#### EXERCISE REQUIREMENTS:
Filter the records below down to lines containing "fill".

Saved data entries
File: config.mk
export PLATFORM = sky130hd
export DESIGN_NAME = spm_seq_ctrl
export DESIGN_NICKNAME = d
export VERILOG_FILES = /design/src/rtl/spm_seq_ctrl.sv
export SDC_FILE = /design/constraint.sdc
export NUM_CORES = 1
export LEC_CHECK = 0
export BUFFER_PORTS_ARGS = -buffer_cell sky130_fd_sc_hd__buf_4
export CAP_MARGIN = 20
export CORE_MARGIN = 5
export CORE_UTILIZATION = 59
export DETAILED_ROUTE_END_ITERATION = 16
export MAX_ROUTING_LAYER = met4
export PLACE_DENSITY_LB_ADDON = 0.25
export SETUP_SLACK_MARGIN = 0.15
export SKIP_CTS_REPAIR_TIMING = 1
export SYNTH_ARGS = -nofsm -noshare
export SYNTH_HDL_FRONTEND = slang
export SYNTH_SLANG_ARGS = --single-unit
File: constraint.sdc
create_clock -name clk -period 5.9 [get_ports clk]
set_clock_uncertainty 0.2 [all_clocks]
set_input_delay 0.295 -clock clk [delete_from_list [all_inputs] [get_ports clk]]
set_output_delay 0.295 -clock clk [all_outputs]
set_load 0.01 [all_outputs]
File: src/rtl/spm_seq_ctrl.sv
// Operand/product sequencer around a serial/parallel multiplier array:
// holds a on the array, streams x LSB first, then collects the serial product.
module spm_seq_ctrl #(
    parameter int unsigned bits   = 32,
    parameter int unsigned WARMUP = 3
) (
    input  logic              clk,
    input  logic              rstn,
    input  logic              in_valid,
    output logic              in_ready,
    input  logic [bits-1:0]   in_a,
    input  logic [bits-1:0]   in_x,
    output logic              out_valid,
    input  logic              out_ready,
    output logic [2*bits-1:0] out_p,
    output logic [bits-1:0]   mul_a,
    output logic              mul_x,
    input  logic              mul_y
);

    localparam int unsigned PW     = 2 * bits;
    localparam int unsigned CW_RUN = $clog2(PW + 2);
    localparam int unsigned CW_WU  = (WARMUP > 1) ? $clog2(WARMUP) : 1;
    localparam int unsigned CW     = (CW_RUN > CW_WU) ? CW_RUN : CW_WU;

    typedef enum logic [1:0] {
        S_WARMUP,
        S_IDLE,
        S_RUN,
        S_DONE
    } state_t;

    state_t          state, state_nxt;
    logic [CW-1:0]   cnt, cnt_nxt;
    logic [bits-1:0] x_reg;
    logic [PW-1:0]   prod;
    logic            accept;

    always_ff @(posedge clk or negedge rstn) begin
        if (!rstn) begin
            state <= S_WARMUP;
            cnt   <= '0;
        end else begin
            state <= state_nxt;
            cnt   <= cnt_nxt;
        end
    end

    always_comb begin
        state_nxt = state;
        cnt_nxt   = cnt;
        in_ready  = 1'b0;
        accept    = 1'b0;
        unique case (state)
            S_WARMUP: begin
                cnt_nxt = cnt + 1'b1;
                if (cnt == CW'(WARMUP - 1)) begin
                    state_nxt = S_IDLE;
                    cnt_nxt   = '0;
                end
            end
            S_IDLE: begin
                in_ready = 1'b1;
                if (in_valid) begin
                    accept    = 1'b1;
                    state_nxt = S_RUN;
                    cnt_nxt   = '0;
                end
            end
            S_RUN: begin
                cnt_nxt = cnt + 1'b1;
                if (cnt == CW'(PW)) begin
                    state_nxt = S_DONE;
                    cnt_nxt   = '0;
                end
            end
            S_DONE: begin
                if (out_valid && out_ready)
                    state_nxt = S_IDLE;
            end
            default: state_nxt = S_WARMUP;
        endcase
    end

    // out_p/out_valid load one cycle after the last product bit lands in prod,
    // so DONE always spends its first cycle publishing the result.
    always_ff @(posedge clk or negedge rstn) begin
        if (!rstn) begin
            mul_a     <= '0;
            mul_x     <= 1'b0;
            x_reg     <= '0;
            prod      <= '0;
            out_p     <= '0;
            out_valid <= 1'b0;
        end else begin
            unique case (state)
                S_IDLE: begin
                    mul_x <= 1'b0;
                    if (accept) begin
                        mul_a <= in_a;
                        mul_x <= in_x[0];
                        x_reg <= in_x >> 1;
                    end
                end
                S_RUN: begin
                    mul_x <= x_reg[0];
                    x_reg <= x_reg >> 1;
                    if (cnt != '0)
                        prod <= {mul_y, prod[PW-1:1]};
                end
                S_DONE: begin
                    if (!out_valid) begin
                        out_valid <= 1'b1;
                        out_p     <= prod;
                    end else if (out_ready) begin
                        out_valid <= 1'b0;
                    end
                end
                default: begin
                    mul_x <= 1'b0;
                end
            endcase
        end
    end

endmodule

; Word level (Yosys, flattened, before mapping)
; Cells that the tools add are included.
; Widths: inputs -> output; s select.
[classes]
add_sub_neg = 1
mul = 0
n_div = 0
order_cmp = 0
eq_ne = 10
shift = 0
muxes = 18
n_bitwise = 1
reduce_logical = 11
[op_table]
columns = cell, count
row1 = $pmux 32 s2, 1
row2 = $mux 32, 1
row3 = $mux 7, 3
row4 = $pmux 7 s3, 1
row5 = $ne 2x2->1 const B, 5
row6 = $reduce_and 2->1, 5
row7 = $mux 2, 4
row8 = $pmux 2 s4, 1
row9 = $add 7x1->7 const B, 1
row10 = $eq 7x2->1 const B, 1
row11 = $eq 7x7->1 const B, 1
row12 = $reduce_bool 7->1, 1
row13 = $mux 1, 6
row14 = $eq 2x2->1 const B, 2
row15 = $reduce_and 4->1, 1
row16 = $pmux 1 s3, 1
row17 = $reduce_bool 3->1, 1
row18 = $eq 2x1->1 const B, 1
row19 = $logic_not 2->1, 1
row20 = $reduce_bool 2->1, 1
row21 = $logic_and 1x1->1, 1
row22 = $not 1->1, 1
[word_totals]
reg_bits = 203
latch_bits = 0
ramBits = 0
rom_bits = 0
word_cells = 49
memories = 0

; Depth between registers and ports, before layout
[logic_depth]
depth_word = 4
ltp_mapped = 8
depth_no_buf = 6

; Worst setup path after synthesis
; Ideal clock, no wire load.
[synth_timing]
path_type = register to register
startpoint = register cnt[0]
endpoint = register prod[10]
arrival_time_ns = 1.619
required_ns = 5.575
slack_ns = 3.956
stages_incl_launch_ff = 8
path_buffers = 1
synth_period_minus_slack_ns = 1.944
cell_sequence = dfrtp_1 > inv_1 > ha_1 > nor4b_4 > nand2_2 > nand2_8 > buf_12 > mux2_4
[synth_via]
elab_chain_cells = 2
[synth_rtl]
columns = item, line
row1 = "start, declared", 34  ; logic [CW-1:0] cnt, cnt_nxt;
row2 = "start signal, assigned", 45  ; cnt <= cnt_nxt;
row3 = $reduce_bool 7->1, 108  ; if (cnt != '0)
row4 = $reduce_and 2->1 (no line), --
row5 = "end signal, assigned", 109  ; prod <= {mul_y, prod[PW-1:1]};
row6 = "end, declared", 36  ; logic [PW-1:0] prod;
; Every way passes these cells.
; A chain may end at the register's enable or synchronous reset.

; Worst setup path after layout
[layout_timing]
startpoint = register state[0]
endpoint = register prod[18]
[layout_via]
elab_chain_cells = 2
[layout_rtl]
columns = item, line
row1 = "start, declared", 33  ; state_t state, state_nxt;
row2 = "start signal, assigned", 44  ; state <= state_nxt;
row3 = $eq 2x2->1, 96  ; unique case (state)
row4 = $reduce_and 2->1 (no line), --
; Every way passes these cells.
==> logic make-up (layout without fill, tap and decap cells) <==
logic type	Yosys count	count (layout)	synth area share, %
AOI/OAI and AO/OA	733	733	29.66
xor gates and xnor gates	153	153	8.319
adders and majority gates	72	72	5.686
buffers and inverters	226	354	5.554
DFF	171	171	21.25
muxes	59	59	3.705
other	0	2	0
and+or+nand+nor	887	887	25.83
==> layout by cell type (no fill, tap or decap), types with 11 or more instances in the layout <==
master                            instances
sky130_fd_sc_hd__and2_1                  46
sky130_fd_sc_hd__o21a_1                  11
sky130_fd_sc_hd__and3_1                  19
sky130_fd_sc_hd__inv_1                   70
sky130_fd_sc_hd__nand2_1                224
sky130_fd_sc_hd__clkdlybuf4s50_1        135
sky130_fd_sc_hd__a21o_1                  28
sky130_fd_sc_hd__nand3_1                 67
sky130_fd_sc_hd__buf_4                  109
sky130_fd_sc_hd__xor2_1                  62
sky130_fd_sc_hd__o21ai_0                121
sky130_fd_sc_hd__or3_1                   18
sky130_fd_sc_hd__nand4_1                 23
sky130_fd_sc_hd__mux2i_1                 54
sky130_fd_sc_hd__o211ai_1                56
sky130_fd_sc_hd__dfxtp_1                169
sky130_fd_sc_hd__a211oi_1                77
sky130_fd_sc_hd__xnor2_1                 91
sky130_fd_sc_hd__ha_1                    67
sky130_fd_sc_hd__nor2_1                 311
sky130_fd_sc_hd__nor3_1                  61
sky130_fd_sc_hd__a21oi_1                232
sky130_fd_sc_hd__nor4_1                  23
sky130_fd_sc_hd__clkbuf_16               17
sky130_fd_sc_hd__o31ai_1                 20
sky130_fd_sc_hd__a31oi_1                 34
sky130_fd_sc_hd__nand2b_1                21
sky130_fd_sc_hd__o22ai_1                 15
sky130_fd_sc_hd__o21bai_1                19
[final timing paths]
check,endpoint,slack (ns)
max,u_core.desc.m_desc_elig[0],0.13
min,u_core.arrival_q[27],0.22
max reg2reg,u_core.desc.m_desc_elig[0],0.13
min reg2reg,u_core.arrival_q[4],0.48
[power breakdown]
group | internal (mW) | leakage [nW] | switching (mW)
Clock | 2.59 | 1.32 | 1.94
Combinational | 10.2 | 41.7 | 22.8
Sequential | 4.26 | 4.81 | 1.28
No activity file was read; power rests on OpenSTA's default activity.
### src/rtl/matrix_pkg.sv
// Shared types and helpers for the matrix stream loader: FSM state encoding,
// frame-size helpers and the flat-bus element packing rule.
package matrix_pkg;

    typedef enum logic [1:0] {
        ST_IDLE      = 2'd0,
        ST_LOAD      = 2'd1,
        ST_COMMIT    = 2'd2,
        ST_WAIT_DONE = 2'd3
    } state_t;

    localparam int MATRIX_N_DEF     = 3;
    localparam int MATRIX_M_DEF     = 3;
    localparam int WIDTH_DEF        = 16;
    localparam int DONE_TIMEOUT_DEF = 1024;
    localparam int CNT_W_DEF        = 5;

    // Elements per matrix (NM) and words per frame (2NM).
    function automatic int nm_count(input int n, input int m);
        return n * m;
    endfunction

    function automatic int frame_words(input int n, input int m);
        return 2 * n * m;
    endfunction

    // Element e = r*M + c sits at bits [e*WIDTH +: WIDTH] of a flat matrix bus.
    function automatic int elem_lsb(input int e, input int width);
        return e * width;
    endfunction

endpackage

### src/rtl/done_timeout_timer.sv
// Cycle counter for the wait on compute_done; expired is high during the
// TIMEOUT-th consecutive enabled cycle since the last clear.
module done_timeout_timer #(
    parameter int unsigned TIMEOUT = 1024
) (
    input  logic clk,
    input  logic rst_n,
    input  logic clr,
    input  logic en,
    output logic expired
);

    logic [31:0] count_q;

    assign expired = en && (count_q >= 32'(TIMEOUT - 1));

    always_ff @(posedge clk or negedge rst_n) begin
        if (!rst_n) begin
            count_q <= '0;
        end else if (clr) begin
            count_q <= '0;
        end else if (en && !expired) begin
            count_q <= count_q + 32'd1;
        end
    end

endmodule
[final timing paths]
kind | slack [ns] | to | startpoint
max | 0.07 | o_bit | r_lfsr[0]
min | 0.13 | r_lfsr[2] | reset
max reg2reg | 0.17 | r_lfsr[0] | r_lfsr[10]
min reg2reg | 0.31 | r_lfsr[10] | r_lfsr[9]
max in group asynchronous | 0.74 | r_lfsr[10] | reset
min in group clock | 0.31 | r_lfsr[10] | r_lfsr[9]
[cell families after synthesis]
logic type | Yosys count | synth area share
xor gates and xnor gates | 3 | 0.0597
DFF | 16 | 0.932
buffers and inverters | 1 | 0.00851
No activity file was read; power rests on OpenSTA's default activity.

#### ANSWER SPACE:
==> logic make-up (layout without fill, tap and decap cells) <==
==> layout by cell type (no fill, tap or decap), types with 11 or more instances in the layout <==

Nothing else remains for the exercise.